Task brief:
The answer must consist of every line below that holds the word "group".

Exercise inputs:
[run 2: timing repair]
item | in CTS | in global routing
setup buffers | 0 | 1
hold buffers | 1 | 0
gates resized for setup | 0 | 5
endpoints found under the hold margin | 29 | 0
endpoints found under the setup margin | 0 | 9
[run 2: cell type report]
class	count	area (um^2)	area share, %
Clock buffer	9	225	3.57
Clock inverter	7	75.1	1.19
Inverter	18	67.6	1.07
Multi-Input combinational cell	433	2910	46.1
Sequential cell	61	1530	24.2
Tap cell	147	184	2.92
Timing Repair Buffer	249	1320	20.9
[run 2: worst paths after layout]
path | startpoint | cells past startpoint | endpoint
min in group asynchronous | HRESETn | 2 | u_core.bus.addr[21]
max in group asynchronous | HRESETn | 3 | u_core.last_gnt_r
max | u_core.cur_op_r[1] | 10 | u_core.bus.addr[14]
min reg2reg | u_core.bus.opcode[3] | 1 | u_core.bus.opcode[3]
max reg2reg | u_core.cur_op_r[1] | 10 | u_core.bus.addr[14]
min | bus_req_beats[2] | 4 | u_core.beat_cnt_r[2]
==> src/rtl/adding_machine_datapath_if.sv <==
// Control-strobe and memory bus between the adding-machine controller and its datapath.
// The controller side drives strobes and read data; the datapath returns address, data and status.
interface adding_machine_datapath_if #(
    parameter int WORD_W = 8,
    parameter int ADR_W  = 6
);
    logic              rd_mem;
    logic              wr_mem;
    logic              ir_on_adr;
    logic              pc_on_adr;
    logic              ld_ir;
    logic              ld_ac;
    logic              ld_pc;
    logic              inc_pc;
    logic              clr_pc;
    logic              pass_add;
    logic [WORD_W-1:0] mem_rdata;

    logic [1:0]        op_code;
    logic [ADR_W-1:0]  adr;
    logic [WORD_W-1:0] mem_wdata;
    logic [WORD_W-1:0] ac_out;
    logic              carry;
    logic              ac_zero;
    logic              bus_err;

    modport master (
        output rd_mem, wr_mem, ir_on_adr, pc_on_adr, ld_ir, ld_ac, ld_pc,
               inc_pc, clr_pc, pass_add, mem_rdata,
        input  op_code, adr, mem_wdata, ac_out, carry, ac_zero, bus_err
    );

    modport slave (
        input  rd_mem, wr_mem, ir_on_adr, pc_on_adr, ld_ir, ld_ac, ld_pc,
               inc_pc, clr_pc, pass_add, mem_rdata,
        output op_code, adr, mem_wdata, ac_out, carry, ac_zero, bus_err
    );
endinterface

==> src/rtl/adding_machine_datapath.sv <==
// Adding-machine datapath: PC/IR/AC registers, add-or-pass ALU, address mux and a sticky
// illegal-strobe flag. Opcode and status leave purely from registers.
module adding_machine_datapath #(
    parameter int WORD_W = 8,
    parameter int ADR_W  = 6   // must be WORD_W-2: opcode sits in the top two IR bits
) (
    input  logic                     clk,
    input  logic                     reset,
    adding_machine_datapath_if.slave bus
);

    logic [ADR_W-1:0]  pc_q, pc_d;
    logic [WORD_W-1:0] ir_q, ir_d;
    logic [WORD_W-1:0] ac_q, ac_d;
    logic              carry_q, carry_d;
    logic              bus_err_q, bus_err_d;

    logic [WORD_W-1:0] operand;
    logic [WORD_W:0]   sum;
    logic [WORD_W-1:0] result;
    logic              illegal;

    // Immediate adds take the zero-extended IR address field when memory is not being read.
    always_comb begin
        operand = {{(WORD_W-ADR_W){1'b0}}, ir_q[ADR_W-1:0]};
        if (bus.rd_mem) operand = bus.mem_rdata;
        sum    = {1'b0, ac_q} + {1'b0, operand};
        result = bus.pass_add ? operand : sum[WORD_W-1:0];
    end

    assign illegal = (bus.pc_on_adr & bus.ir_on_adr) | (bus.rd_mem & bus.wr_mem);

    always_comb begin
        pc_d      = pc_q;
        ir_d      = ir_q;
        ac_d      = ac_q;
        carry_d   = carry_q;
        bus_err_d = bus_err_q | illegal;

        if (bus.clr_pc)      pc_d = '0;
        else if (bus.ld_pc)  pc_d = ir_q[ADR_W-1:0];
        else if (bus.inc_pc) pc_d = pc_q + ADR_W'(1);

        if (bus.ld_ir) ir_d = bus.mem_rdata;

        if (bus.ld_ac) begin
            ac_d    = result;
            carry_d = bus.pass_add ? 1'b0 : sum[WORD_W];
        end
    end

    always_ff @(posedge clk or negedge reset) begin
        if (!reset) begin
            pc_q      <= '0;
            ir_q      <= '0;
            ac_q      <= '0;
            carry_q   <= 1'b0;
            bus_err_q <= 1'b0;
        end else begin
            pc_q      <= pc_d;
            ir_q      <= ir_d;
            ac_q      <= ac_d;
            carry_q   <= carry_d;
            bus_err_q <= bus_err_d;
        end
    end

    // PC wins the address mux when both selects are (illegally) asserted.
    always_comb begin
        bus.adr = '0;
        if (bus.pc_on_adr)      bus.adr = pc_q;
        else if (bus.ir_on_adr) bus.adr = ir_q[ADR_W-1:0];
    end

    assign bus.op_code   = ir_q[WORD_W-1:WORD_W-2];
    assign bus.mem_wdata = ac_q;
    assign bus.ac_out    = ac_q;
    assign bus.carry     = carry_q;
    assign bus.ac_zero   = (ac_q == '0);
    assign bus.bus_err   = bus_err_q;

endmodule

Solution to this problem:
min in group asynchronous | HRESETn | 2 | u_core.bus.addr[21]
max in group asynchronous | HRESETn | 3 | u_core.last_gnt_r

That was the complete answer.